* _What you will do_
Take the line with "tap,539,674.4" and the rest of the lines after it, to the end of the entries, and restate them exactly.
··· Supplied material ···
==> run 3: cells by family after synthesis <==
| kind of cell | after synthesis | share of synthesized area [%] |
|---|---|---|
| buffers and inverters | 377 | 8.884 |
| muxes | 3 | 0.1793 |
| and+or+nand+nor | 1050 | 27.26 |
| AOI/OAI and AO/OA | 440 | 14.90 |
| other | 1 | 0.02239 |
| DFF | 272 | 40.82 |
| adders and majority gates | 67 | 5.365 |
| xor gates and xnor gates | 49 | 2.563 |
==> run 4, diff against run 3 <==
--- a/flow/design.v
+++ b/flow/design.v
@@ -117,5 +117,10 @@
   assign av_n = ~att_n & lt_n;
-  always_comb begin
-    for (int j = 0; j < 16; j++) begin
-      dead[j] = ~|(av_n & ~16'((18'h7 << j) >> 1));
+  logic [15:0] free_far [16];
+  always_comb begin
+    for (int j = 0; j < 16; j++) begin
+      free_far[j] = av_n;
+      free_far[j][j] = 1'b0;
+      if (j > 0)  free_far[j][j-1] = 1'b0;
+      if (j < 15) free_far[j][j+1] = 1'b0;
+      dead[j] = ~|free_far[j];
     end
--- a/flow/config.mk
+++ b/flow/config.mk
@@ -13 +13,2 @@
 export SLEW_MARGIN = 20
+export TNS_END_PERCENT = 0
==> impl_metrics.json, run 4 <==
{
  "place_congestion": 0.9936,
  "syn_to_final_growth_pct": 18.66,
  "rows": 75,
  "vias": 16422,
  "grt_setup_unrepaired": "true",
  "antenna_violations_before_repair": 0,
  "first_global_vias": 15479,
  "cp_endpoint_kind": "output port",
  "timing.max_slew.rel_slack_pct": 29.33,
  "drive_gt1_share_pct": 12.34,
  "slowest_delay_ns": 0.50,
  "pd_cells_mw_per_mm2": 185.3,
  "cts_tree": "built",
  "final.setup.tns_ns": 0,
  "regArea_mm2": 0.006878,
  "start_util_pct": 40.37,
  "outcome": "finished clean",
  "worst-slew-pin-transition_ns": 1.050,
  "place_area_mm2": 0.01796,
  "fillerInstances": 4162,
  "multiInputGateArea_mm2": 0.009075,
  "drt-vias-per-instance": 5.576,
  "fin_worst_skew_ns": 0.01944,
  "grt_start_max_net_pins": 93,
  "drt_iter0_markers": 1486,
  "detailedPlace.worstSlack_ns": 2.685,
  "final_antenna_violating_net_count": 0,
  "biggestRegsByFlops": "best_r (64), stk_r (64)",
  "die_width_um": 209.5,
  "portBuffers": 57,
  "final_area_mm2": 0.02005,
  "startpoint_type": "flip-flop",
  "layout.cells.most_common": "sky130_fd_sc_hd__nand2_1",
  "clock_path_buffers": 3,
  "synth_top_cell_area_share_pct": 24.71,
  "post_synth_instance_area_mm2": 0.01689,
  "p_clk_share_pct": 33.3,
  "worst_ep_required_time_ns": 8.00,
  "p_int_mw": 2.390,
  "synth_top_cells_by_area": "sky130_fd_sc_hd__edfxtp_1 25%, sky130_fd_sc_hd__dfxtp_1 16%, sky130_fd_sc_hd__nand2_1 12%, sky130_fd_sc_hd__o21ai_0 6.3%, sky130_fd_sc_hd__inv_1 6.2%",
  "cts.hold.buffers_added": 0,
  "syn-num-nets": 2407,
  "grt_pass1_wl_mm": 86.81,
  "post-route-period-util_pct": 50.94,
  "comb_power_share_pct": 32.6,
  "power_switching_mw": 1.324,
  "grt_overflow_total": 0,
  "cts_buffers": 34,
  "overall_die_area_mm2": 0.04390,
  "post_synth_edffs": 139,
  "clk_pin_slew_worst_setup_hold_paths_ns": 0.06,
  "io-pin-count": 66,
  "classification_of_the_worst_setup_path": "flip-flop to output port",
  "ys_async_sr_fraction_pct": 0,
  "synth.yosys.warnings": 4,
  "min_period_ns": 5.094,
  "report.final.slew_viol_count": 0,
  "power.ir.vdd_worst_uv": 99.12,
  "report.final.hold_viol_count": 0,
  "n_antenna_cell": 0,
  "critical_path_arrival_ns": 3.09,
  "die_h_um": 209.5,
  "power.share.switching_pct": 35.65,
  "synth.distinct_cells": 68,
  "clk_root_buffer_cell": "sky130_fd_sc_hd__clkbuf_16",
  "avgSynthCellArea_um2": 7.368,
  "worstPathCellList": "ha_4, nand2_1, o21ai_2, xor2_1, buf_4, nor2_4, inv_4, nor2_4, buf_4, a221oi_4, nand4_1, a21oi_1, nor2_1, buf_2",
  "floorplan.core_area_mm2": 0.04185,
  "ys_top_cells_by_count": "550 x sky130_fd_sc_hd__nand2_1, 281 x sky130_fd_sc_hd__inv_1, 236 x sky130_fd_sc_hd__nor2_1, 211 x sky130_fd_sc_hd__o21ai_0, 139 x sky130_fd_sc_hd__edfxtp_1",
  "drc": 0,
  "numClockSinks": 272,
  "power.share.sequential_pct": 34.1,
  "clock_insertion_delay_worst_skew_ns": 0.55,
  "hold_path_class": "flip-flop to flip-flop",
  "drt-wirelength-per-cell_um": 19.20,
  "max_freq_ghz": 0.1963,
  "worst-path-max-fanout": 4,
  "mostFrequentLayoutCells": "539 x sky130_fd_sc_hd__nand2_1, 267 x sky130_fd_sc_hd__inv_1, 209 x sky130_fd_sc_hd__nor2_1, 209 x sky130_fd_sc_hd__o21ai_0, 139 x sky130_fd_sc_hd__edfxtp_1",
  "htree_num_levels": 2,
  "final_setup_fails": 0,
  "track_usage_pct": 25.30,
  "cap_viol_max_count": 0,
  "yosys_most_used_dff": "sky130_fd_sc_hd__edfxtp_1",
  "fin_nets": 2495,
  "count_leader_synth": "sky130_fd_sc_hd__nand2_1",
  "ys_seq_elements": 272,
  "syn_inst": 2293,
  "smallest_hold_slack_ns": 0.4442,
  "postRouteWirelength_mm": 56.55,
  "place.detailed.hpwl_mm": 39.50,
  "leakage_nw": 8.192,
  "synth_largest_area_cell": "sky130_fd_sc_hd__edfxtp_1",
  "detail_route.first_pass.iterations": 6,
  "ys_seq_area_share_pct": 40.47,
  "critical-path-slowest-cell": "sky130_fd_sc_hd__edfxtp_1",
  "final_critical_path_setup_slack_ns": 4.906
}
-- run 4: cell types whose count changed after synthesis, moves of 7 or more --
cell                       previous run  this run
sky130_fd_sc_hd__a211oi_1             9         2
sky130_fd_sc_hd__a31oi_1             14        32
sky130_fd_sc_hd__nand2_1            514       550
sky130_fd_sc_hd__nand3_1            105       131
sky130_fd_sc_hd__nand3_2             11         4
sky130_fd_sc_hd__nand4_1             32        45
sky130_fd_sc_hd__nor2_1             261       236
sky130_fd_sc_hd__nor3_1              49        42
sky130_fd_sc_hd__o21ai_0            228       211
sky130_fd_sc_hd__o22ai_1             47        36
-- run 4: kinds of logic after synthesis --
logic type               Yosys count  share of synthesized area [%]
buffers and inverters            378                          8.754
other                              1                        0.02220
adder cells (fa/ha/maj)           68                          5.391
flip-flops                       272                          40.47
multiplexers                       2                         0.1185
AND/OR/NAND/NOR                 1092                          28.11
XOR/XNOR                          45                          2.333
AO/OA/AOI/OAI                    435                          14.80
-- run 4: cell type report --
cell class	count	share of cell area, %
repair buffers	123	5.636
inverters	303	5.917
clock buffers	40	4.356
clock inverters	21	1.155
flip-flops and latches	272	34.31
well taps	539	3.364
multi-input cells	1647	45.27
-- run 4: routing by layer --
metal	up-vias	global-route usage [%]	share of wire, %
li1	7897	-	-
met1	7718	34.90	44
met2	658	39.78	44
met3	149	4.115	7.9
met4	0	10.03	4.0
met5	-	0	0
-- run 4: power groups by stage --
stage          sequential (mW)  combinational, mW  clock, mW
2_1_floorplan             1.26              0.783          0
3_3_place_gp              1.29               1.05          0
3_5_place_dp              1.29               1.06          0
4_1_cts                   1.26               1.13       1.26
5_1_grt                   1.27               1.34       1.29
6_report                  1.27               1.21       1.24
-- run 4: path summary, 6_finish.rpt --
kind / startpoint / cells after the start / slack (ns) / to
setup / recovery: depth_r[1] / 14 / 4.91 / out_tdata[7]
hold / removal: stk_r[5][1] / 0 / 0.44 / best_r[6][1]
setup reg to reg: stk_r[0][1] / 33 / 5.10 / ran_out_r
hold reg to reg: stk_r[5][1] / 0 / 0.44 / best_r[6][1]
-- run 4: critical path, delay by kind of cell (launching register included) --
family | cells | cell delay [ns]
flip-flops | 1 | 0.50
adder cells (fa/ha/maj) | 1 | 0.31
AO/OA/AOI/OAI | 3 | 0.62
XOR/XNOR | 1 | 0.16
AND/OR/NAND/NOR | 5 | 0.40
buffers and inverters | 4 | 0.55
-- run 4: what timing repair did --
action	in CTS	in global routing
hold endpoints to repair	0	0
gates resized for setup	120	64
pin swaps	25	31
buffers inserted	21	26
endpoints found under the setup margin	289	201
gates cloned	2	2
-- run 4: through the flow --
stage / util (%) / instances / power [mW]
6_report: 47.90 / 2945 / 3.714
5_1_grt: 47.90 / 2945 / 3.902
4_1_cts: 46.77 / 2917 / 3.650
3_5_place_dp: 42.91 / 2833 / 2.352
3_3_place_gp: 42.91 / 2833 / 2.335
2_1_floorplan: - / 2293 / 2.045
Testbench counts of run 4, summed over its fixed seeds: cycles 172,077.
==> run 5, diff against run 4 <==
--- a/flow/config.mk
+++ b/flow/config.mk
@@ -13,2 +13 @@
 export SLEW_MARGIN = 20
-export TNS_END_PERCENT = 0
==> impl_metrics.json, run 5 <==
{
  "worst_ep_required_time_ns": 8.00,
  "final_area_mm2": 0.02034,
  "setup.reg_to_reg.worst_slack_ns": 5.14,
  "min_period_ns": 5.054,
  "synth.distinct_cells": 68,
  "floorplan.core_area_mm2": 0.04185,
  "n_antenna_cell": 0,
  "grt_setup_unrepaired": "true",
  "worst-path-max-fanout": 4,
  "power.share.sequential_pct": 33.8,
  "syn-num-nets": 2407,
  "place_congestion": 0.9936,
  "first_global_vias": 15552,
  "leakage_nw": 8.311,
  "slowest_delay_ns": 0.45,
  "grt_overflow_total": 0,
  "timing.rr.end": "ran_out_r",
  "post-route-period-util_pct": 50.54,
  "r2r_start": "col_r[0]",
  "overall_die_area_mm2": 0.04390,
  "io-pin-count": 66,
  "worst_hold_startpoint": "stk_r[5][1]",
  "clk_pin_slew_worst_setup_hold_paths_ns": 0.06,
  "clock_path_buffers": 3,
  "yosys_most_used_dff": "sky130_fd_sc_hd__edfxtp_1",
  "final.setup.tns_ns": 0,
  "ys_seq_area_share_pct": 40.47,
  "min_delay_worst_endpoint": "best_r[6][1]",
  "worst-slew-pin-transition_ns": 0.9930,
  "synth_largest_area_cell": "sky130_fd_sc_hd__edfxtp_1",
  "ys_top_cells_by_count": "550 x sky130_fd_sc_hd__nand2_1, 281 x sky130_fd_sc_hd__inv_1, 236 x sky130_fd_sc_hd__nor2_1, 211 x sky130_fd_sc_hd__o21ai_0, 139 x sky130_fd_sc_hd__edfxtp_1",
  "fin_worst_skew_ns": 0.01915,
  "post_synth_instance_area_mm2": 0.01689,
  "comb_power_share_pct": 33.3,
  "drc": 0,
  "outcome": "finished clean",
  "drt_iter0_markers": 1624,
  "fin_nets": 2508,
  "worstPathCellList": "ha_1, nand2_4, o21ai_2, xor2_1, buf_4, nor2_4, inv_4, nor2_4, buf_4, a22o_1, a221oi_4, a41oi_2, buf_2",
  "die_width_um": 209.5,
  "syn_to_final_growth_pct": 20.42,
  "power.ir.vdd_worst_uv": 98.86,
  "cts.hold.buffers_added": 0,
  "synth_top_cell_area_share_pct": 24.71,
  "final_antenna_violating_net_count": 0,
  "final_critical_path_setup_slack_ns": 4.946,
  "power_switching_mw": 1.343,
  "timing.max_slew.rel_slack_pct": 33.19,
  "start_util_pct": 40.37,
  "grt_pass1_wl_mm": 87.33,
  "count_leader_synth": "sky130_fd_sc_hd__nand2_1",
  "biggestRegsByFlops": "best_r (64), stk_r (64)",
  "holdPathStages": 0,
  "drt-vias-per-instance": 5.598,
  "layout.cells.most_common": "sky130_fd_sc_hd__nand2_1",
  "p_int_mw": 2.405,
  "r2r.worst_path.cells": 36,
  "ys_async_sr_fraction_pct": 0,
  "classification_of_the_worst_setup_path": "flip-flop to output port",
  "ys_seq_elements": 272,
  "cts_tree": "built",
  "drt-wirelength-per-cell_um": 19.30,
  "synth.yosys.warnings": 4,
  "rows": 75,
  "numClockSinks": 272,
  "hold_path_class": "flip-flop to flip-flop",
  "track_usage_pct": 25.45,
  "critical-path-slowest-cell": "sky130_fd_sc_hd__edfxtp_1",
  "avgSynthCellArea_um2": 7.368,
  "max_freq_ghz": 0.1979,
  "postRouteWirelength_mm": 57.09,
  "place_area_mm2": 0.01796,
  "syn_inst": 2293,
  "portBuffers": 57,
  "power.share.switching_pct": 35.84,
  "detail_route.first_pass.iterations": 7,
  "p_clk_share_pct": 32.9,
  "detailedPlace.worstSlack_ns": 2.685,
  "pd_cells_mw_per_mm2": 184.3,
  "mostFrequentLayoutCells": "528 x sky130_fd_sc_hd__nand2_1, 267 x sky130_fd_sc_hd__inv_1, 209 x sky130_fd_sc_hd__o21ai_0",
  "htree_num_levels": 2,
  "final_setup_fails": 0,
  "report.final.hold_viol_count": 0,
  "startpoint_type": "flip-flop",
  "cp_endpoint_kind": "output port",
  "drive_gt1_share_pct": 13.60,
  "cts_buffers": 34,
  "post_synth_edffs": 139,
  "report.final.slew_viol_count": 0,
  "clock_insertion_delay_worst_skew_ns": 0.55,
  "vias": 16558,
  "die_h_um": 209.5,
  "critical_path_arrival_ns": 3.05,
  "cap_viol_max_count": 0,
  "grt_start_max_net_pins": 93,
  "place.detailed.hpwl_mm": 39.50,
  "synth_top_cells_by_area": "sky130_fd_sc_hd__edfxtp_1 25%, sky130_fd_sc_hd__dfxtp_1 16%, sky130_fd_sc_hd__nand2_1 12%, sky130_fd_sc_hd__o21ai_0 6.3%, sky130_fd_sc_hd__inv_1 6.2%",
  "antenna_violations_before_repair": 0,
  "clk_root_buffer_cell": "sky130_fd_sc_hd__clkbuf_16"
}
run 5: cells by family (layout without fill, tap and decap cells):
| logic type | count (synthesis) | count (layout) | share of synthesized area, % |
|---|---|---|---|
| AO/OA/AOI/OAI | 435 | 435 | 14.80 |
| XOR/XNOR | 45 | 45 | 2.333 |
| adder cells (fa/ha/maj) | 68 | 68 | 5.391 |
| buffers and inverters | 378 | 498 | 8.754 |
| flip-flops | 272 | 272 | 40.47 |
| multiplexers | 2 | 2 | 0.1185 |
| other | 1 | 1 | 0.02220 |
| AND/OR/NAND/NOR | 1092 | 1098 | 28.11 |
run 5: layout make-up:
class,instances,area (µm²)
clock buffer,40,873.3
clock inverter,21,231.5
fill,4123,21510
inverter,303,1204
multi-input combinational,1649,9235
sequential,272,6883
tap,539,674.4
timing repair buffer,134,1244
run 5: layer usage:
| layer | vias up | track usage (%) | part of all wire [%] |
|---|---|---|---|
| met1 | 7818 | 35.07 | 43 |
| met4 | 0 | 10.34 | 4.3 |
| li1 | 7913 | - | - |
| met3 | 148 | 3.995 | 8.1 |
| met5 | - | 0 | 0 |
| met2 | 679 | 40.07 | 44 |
···
* _Written answer_
tap,539,674.4
timing repair buffer,134,1244
run 5: layer usage:
| layer | vias up | track usage (%) | part of all wire [%] |
|---|---|---|---|
| met1 | 7818 | 35.07 | 43 |
| met4 | 0 | 10.34 | 4.3 |
| li1 | 7913 | - | - |
| met3 | 148 | 3.995 | 8.1 |
| met5 | - | 0 | 0 |
| met2 | 679 | 40.07 | 44 |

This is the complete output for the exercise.